RobustKV: Defending Large Language Models against Jailbreak Attacks via KV Eviction
Authors: Tanqiu Jiang, Zian Wang, Jiacheng Liang, Changjiang Li, Yuhui Wang, Ting Wang
ICLR 2025 | Venue PDF | Archive PDF | Plain Text | LLM Run Details
| Reproducibility Variable | Result | LLM Response |
|---|---|---|
| Research Type | Experimental | Extensive evaluation using benchmark datasets and models demonstrates that Robust KV effectively counters state-of-the-art jailbreak attacks while maintaining the LLM s general performance on benign queries. Moreover, Robust KV creates an intriguing evasiveness dilemma for adversaries, forcing them to balance between evading Robust KV and bypassing the LLM s built-in safeguards.
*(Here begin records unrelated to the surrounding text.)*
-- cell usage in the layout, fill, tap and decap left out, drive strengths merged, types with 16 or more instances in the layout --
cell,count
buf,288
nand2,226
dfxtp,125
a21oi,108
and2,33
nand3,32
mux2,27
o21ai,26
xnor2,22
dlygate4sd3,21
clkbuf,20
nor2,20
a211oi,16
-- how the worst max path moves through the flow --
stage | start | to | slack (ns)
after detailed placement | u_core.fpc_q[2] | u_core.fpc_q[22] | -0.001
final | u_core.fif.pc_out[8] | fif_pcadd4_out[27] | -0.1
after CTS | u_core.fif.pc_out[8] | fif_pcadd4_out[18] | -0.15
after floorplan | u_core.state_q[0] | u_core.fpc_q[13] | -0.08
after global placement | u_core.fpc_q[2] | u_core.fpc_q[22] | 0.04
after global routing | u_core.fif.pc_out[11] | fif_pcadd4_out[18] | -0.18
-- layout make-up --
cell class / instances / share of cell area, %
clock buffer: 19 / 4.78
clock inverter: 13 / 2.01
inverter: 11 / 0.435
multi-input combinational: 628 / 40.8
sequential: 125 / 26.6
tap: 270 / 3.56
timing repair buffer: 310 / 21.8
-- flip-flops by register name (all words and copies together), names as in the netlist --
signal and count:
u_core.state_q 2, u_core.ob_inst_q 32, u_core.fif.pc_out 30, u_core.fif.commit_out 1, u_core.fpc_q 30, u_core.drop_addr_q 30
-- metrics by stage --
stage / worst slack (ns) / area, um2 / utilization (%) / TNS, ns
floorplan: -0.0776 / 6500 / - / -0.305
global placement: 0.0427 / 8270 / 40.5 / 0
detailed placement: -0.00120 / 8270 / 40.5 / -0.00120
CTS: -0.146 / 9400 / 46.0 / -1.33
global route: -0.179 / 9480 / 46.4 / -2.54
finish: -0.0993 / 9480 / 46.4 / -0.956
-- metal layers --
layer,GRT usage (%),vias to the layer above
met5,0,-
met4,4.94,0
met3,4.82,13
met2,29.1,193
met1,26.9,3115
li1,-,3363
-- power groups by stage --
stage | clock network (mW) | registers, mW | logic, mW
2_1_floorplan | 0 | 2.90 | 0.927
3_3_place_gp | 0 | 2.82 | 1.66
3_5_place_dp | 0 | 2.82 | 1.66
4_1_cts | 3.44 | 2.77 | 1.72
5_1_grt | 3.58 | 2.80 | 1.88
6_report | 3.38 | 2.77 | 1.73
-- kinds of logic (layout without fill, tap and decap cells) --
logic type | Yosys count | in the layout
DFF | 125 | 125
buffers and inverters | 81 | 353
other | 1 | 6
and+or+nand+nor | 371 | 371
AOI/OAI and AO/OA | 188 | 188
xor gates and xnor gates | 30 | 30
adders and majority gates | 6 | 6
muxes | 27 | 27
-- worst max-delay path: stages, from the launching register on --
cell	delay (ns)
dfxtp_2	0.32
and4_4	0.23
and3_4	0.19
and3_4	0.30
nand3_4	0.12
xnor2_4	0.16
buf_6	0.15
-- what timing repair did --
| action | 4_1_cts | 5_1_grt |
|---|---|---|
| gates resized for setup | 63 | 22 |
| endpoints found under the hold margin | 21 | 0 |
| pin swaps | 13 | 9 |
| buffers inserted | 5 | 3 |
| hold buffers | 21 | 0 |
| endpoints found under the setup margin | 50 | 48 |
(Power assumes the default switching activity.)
[src/rtl/clock_pkg.sv]
// Shared definitions for the clock time-setting controller: state encoding,
// per-field limits and field widths.
package clock_pkg;

  typedef enum logic [1:0] {
    RUN   = 2'd0,
    SET_H = 2'd1,
    SET_M = 2'd2,
    SET_S = 2'd3
  } state_t;

  localparam int HOUR_MAX = 23;
  localparam int MIN_MAX  = 59;
  localparam int SEC_MAX  = 59;

  localparam int H_W = 5;
  localparam int M_W = 6;

endpackage

[src/rtl/mod_updown.sv]
// Wrap-around +/-1 step for one time field. up and down together leave the
// value unchanged.
module mod_updown #(
  parameter int MAX   = 59,
  parameter int WIDTH = 6
) (
  input  logic [WIDTH-1:0] value,
  input  logic             up,
  input  logic             down,
  output logic [WIDTH-1:0] next
);

  localparam logic [WIDTH-1:0] MAX_V = WIDTH'(MAX);

  always_comb begin
    next = value;
    if (up && !down) begin
      next = (value >= MAX_V) ? '0 : value + 1'b1;
    end else if (down && !up) begin
      next = (value == '0 || value > MAX_V) ? MAX_V : value - 1'b1;
    end
  end

endmodule

[src/rtl/clock_set_ctrl.sv]
// Time-setting controller: RUN -> SET_H -> SET_M -> SET_S -> RUN with a shadow
// hh:mm:ss, edit timeout and field blink. Define SEC_ZERO_EN to drop SET_S and
// commit with seconds cleared.
module clock_set_ctrl
  import clock_pkg::*;
#(
  parameter int CLK_HZ    = 1000000,
  parameter int TIMEOUT_S = 10,
  parameter int BLINK_HZ  = 2
) (
  input  logic           clk,
  input  logic           rst_n,
  input  logic           mode_p,
  input  logic           up_p,
  input  logic           down_p,
  input  logic [H_W-1:0] cur_h,
  input  logic [M_W-1:0] cur_m,
  input  logic [M_W-1:0] cur_s,
  output logic           run_en,
  output logic           load,
  output logic [H_W-1:0] load_h,
  output logic [M_W-1:0] load_m,
  output logic [M_W-1:0] load_s,
  output logic [1:0]     sel,
  output logic           blink
);

  localparam int TIMEOUT_CYCLES = TIMEOUT_S * CLK_HZ;
  localparam int HALF_CYCLES    = CLK_HZ / (2 * BLINK_HZ);
  localparam int TO_W           = $clog2(TIMEOUT_CYCLES + 1);
  localparam int BL_W           = $clog2(HALF_CYCLES + 1);
  localparam logic [TO_W-1:0] TO_LAST = TO_W'(TIMEOUT_CYCLES - 1);
  localparam logic [BL_W-1:0] BL_LAST = BL_W'(HALF_CYCLES - 1);

  state_t          state_q, state_d;
  logic [H_W-1:0]  h_q, h_d, h_step;
  logic [M_W-1:0]  m_q, m_d, m_step;
  logic [M_W-1:0]  s_q, s_d, s_step;
  logic [TO_W-1:0] to_cnt_q, to_cnt_d;
  logic [BL_W-1:0] bl_cnt_q, bl_cnt_d;
  logic            blink_q, blink_d;
  logic            load_q, load_d;
  logic            run_en_q, run_en_d;
  logic [1:0]      sel_q, sel_d;
  logic            edit_pulse;

  assign edit_pulse = up_p | down_p;

  mod_updown #(.MAX(HOUR_MAX), .WIDTH(H_W)) u_hours (
    .value(h_q), .up(up_p), .down(down_p), .next(h_step)
  );

  mod_updown #(.MAX(MIN_MAX), .WIDTH(M_W)) u_minutes (
    .value(m_q), .up(up_p), .down(down_p), .next(m_step)
  );

  mod_updown #(.MAX(SEC_MAX), .WIDTH(M_W)) u_seconds (
    .value(s_q), .up(up_p), .down(down_p), .next(s_step)
  );

  always_comb begin
    state_d  = state_q;
    h_d      = h_q;
    m_d      = m_q;
    s_d      = s_q;
    load_d   = 1'b0;
    to_cnt_d = '0;
    bl_cnt_d = '0;
    blink_d  = 1'b0;

    if (state_q == RUN) begin
      if (mode_p) begin
        state_d = SET_H;
        h_d     = cur_h;
        m_d     = cur_m;
        s_d     = cur_s;
      end
    end else if (mode_p) begin
      // Mode wins over a coincident up/down pulse.
      case (state_q)
        SET_H: state_d = SET_M;
`ifdef SEC_ZERO_EN
        SET_M: begin
          state_d = RUN;
          load_d  = 1'b1;
          s_d     = '0;
        end
`else
        SET_M: state_d = SET_S;
        SET_S: begin
          state_d = RUN;
          load_d  = 1'b1;
        end
`endif
        default: state_d = RUN;
      endcase
    end else if (edit_pulse) begin
      case (state_q)
        SET_H:   h_d = h_step;
        SET_M:   m_d = m_step;
        SET_S:   s_d = s_step;
        default: ;
      endcase
    end else if (to_cnt_q == TO_LAST) begin
      state_d = RUN;
    end else begin
      to_cnt_d = to_cnt_q + 1'b1;
    end

    // Blink restarts visible on entry to a field and on every adjustment.
    if (state_d == RUN || state_d != state_q || edit_pulse) begin
      blink_d  = 1'b0;
      bl_cnt_d = '0;
    end else if (bl_cnt_q == BL_LAST) begin
      blink_d  = ~blink_q;
      bl_cnt_d = '0;
    end else begin
      blink_d  = blink_q;
      bl_cnt_d = bl_cnt_q + 1'b1;
    end

    run_en_d = (state_d == RUN);
    sel_d    = state_d;
  end

  always_ff @(posedge clk or negedge rst_n) begin
    if (!rst_n) begin
      state_q  <= RUN;
      h_q      <= '0;
      m_q      <= '0;
      s_q      <= '0;
      to_cnt_q <= '0;
      bl_cnt_q <= '0;
      blink_q  <= 1'b0;
      load_q   <= 1'b0;
      run_en_q <= 1'b1;
      sel_q    <= 2'd0;
    end else begin
      state_q  <= state_d;
      h_q      <= h_d;
      m_q      <= m_d;
      s_q      <= s_d;
      to_cnt_q <= to_cnt_d;
      bl_cnt_q <= bl_cnt_d;
      blink_q  <= blink_d;
      load_q   <= load_d;
      run_en_q <= run_en_d;
      sel_q    <= sel_d;
    end
  end

  assign run_en = run_en_q;
  assign load   = load_q;
  assign load_h = h_q;
  assign load_m = m_q;
  assign load_s = s_q;
  assign sel    = sel_q;
  assign blink  = blink_q;

endmodule

[config.mk]
export PLATFORM = sky130hd
export DESIGN_NAME = clock_set_ctrl
export DESIGN_NICKNAME = d
export VERILOG_FILES = /design/src/rtl/clock_pkg.sv /design/src/rtl/mod_updown.sv /design/src/rtl/clock_set_ctrl.sv
export SDC_FILE = /design/constraint.sdc
export NUM_CORES = 1
export LEC_CHECK = 0
export BUFFER_PORTS_ARGS = -buffer_cell sky130_fd_sc_hd__buf_2
export CAP_MARGIN = 15
export CORE_ASPECT_RATIO = 1.2
export CORE_MARGIN = 1.5
export CORE_UTILIZATION = 60
export DETAILED_ROUTE_END_ITERATION = 7
export PLACE_DENSITY_LB_ADDON = 0.25
export REMOVE_ABC_BUFFERS = 1
export SLEW_MARGIN = 20
export SYNTH_ARGS = -nofsm -noshare
export SYNTH_HDL_FRONTEND = slang
export SYNTH_SLANG_ARGS = --single-unit
[constraint.sdc]
create_clock -name clk -period 3.55 [get_ports clk]
set_input_delay 0.71 -clock clk [delete_from_list [all_inputs] [get_ports clk]]
set_output_delay 0.71 -clock clk [all_outputs]
set_load 0.02 [all_outputs]
Word-level counts from Yosys, hierarchy flattened:

Cells that the tools add are included.

* $add $sub $neg: 8
* order comparisons: 6
* equal/unequal tests: 8
* mux-type cells: 44
* bitwise logic cells: 2
* reductions and logical operators: 23

Operators with widths (count)
* 6-bit two-way mux: 18
* 24-bit two-way mux: 4
* 5-bit two-way mux: 9
* 18-bit two-way mux: 2
* 24-bit by 1-bit adder with 24-bit output (second input constant): 1
* 24-bit equality test (second input constant): 1
* 18-bit by 1-bit adder with 18-bit output (second input constant): 1
* 18-bit equality test (second input constant): 1
* 5-bit AND reduction: 3
* 6-bit by 1-bit adder with 6-bit output (second input constant): 2
* 6-bit >= comparator (second input constant): 2
* 6-bit > comparator (second input constant): 2
* 6-bit zero test: 2
* 6-bit by 1-bit subtractor with 6-bit output (second input constant): 2
* 2-bit two-way mux: 5
* 2-bit nonzero test: 5
* 5-bit by 1-bit adder with 5-bit output (second input constant): 1
* 5-bit >= comparator (second input constant): 1
* 5-bit > comparator (second input constant): 1
* 5-bit zero test: 1
* 1-bit logical OR: 5
* 1-bit two-way mux: 5
* 5-bit by 1-bit subtractor with 5-bit output (second input constant): 1
* 2-bit equality test (second input constant): 2
* other kinds (11): 14

* flip-flop bits (word level): 64
* input port bits: 22
* output and inout port bits: 22
* logic and storage cells: 100

Logic depth before layout (Yosys ltp):

* word-level depth: 9
* depth in mapped cells: 9
* gate-level depth less buffers: 7

Hierarchy:

A second synthesis with hierarchy kept.

* cell total of the unflattened synthesis: 494
* area total of the unflattened synthesis: 4354.2 um2

By module, submodules not included
* clock_set_ctrl: times used 1, cells each 320, area an instance 3178.0 um2, sequential area each 1602.8 um2
* mod_updown at u_minutes ...: times used 2, cells each 62, area an instance 416.6 um2, sequential area each 0.0 um2
* mod_updown at u_hours: times used 1, cells each 50, area an instance 342.8 um2, sequential area each 0.0 um2

Worst setup path before layout:

Ideal clock, no wire load.

* kind: register to register
* start point: register sel[1] (netlist name)
* end point: register bl_cnt_q[10]
* arrival time: 2.087 ns
* data required time: 3.479 ns
* setup slack: 1.391 ns
* cell stages (with the launch flop): 10
* buffers on the path: 2
* period minus slack after synthesis: 2.159 ns
* cells stage by stage: dfrtp_1 > inv_1 > ha_1 > buf_2 > and3b_1 > nor3_1 > o221ai_1 > or3b_2 > buf_2 > nor2_1

RTL lines
* end signal, assigned: RTL line clock_set_ctrl.sv:144 `bl_cnt_q <= bl_cnt_d;`
* end, declared: RTL line clock_set_ctrl.sv:40 `logic [BL_W-1:0] bl_cnt_q, bl_cnt_d;`

==> metrics.cfg <==
[drt]
via_count=3551
vias_per_cell=6.01
wirelength_um=8910
first_pass_iters=5
drtIter0Drc=272
wire_per_inst_um=15.1
route.detailed.drc=0
drtAntennaViolNets=0

[clock_tree]
cts_resized=0
clock_latency_ns=0.34
cts_root_buf=clkbuf_8
cts_tree=yes
cts.sinks=64
cts_setup_buffers=0
path_clk_slew_ns=0.07
hold_buffers=0
h-tree-depth=3
cts.path.max_buffers=2
numCtsBuffers=9

[die]
start_util_pct=62.5
core_area_um2=6490
die_w_um=78.0
num_io_pins=44
die_area_um2=7260
rows=32
fp.dieH_um=93.0

[sta]
setup_viol=0
drv_slew=0
maxSlewHeadroom_pct=54.2
clock_skew_ns=0.00905
worstMarginPinSlew_ns=0.687
layout_worst_path_cycle_share_pct=73.8
fin_setup_tns_ns=0
fmax_mhz=382
rsz0062_at_grt=no
final_hold_viol_count=0
period_needed_ns=2.62
worst_slack_ns=0.932

[pwr]
max-vdd-ir-drop_mv=0.591
p_leak_uw=0.00199
p_sw_share_pct=41.3
p_seq_share_pct=35.7
p_int_uw=1820
switchingPower_uw=1280
power_frac_comb_pct=40.4
p_total_uw=3100
pwr-share-clk_pct=23.8
p_per_area_nw_per_um2=685

[global_routing]
grt_pass1_wl_um=15400
grt_pass1_vias=3376
grt_usage_pct=26.3
grt_max_degree=34
grt-ovfl-total=0
antenna_found_initial=0

[synth]
synth_area_um2=4050
syn_inst=466
synth_edf_count=0
synth_area_per_cell_um2=8.70
dominantRegCellSynth=dfrtp_1
synthArstFlopShare_pct=100
ys_seq_elements=64
ys.warnings.count=0
synth.distinct_cells=63
ys_seq_area_share_pct=39.5

[setup_path]
path_cells=inv_1 > ha_1 > buf_4 > and3b_1 > nor3_1 > o221ai_1 > or4b_1 > nor2_1
crit_end=bl_cnt_q[12]$_DFF_PN0_
worst_path_max_delay_cell=or4b_1
crit_arrival_ns=2.89
timing.rr.end=bl_cnt_q[12]$_DFF_PN0_
worst_setup_path_start_kind=flip-flop
crit_type=flip-flop to flip-flop
rr_worst_depth=8
cp_max_fo=15
end_kind=flip-flop
max_stage_delay_ns=0.64
worst-r2r-setup-slack_ns=0.93
crit_start=sel[1]$_DFF_PN0_
crit_required_ns=3.82
r2r_start=sel[1]$_DFF_PN0_

[place]
gp_congestion=0.875
dp_hpwl_um=6270
io_buffers=43
place_ws_ns=0.965

[final_layout]
areaGrowthSynthToFinish_pct=11.8
diodes=0
layout.nets=538
drive_above_1_share_pct=14.6

[hold_path]
hp-class=input port to asynchronous set/reset pin

[flow_run]
cap_violations=0

[run_status]
status=completed

-- worst min-delay path by stage --
stage / slack, ns / end / startpoint / cells after the start
2_1_floorplan: 0.41 / bl_cnt_q[0]$_DFF_PN0_ / rst_n / 0
3_3_place_gp: 0.48 / bl_cnt_q[0]$_DFF_PN0_ / bl_cnt_q[0]$_DFF_PN0_ / 1
3_5_place_dp: 0.48 / bl_cnt_q[0]$_DFF_PN0_ / bl_cnt_q[0]$_DFF_PN0_ / 1
4_1_cts: 0.41 / bl_cnt_q[14]$_DFF_PN0_ / rst_n / 1
5_1_grt: 0.47 / bl_cnt_q[14]$_DFF_PN0_ / rst_n / 1
6_report: 0.41 / bl_cnt_q[17]$_DFF_PN0_ / rst_n / 1
-- layer usage --
| layer | global-route usage, % | part of all wire [%] | vias to the layer above |
|---|---|---|---|
| li1 | - | - | 1731 |
| met1 | 35.1 | 46 | 1691 |
| met2 | 43.3 | 48 | 106 |
| met3 | 4.10 | 4.6 | 23 |
| met4 | 9.97 | 1.8 | 0 |
| met5 | 0 | 0 | - |
-- cells in the mapped netlist (all sizes together), types with 4 or more instances --
cell type  number  area [um2]
a21oi          18        90.1
clkbuf         12        45.0
o21ai          22         110
nand4          11        68.8
nand3          24         120
and3           16         105
and2            4        25.0
nor3           16        80.1
xnor2          16         140
and4            4        35.0
dfrtp          63        1580
ha             14         175
xor2           27         236
inv            23        86.3
nand2          32         120
nor2b           7        43.8
nor4            6        58.8
a31oi           7        43.8
nor4b           5        43.8
buf            11        68.8
nor2           70         268
nand3b          8        60.1
-- critical path, delay by kind of cell, from the launching register on --
kind            cells  cell delay [ns]
flops               1             0.51
simple gates        4             1.07
buf+inv             2             0.40
fa+ha+maj           1             0.37
compound gates      1             0.20
-- through the flow --
stage | area, um2 | instances | utilization [%] | hold slack, ns
4_1_cts | 4530 | 591 | 69.9 | 0.414
3_5_place_dp | 4300 | 576 | 66.3 | 0.482
5_1_grt | 4530 | 591 | 69.9 | 0.469
6_report | 4530 | 591 | 69.9 | 0.405
3_3_place_gp | 4300 | 576 | 66.3 | 0.479
2_1_floorplan | 3940 | 443 | - | 0.414
-- logic make-up after synthesis --
group | count (synthesis) | share of synthesized area [%]
buffers and inverters | 46 | 4.94
AND/OR/NAND/NOR | 214 | 27.6
flip-flops | 64 | 39.5
adder cells (fa/ha/maj) | 15 | 4.57
AO/OA/AOI/OAI | 84 | 14.1
XOR/XNOR | 43 | 9.29
-- sequential cells by signal (all words and copies together) (netlist names) --
name      count
bl_cnt_q     18
load_s        6
load_m        6
sel           2
blink         1
to_cnt_q     24
load_h        5
run_en        1
load          1
-- placed cells by master (no fill, tap or decap), types with 14 or more instances in the layout --
| master | instances |
|---|---|
| ha_1 | 14 |
| buf_2 | 43 |
| nor3_1 | 16 |
| nand3_1 | 24 |
| inv_1 | 23 |
| xor2_1 | 27 |
| nor2_1 | 68 |
| nand2_1 | 32 |
| xnor2_1 | 16 |
| a21oi_1 | 18 |
| and3_1 | 15 |
| dfrtp_1 | 63 |
| o21ai_0 | 22 |
-- area by class of cell --
cell class	count	area, um2
well taps	85	106
inverters	23	86.3
clock inverters	6	109
multi-input cells	356	2250
flip-flops and latches	64	1600
repair buffers	48	253
fillers	516	1950
clock buffers	9	124
-- power groups by stage --
stage	sequential (uW)	clock, uW	combinational [uW]
floorplan	1190	0	769
global placement	1100	0	1210
detailed placement	1120	0	1240
CTS	1100	754	1250
global route	1140	784	1390
finish	1110	739	1250
No activity file was read; power rests on OpenSTA's default activity.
This trade-off contributes to Robust KV s robustness against adaptive attacks. |
| Researcher Affiliation | Academia | Tanqiu Jiang Zian Wang Jiacheng Liang Changjiang Li Yuhui Wang Ting Wang Stony Brook University |
| Pseudocode | Yes | Algorithm 1: Robust KV. Input: input X, LLM M, eviction rate p Output: response R |
| Open Source Code | Yes | The code is available at: https://github.com/Tanqiu Jiang/Robust KV (warning: this paper contains potentially harmful content generated by LLMs.) |
| Open Datasets | Yes | Datasets. To evaluate the attack/defense effectiveness, we use the dataset containing 520 malicious prompts from the Adv Bench (Zou et al., 2023) benchmark. To assess LLMs performance on benign prompts, we use the Alpaca Eval (Dubois et al., 2023) and Vicuna Eval (Chiang et al., 2023) datasets for short-text tasks, and the Long Bench (Bai et al., 2023) benchmark for long-text tasks. |
| Dataset Splits | No | The paper references benchmark datasets like Adv Bench, Alpaca Eval, Vicuna Eval, and Long Bench, but does not explicitly describe the train/test/validation splits used for experiments. It mentions using '100 queries from Alpaca Eval and 80 queries from Vicuna Eval' for evaluation, but this is a sample size for testing, not a dataset split for model training or validation. |
| Hardware Specification | No | The paper does not provide specific hardware details (e.g., GPU models, CPU types, memory specifications) used for running the experiments. It mentions evaluating on LLMs such as Llama-2-Chat-7B, Vicuna-7B, and Mistral-7B-Instruct, but no information about the computational resources employed. |
| Software Dependencies | No | The paper mentions 'GPT-4o' or 'GPT4o-mini' as an LLM-based classifier or evaluator for metrics. However, it does not provide version numbers for general software dependencies such as programming languages (e.g., Python), machine learning frameworks (e.g., PyTorch, TensorFlow), or other key libraries. |
| Experiment Setup | Yes | The default setting of (hyper)-parameters is summarized in A. Table 4: Default setting of (hyper)-parameters used in experiments. This table provides specific values for parameters including 'trial iterations', 'batch size', 'warm-start', 'training epochs', 'testing ASR@10', 'number of copies', 'strategy', 'swapping rate', 'eviction rate of tokens', and 'observation window'. |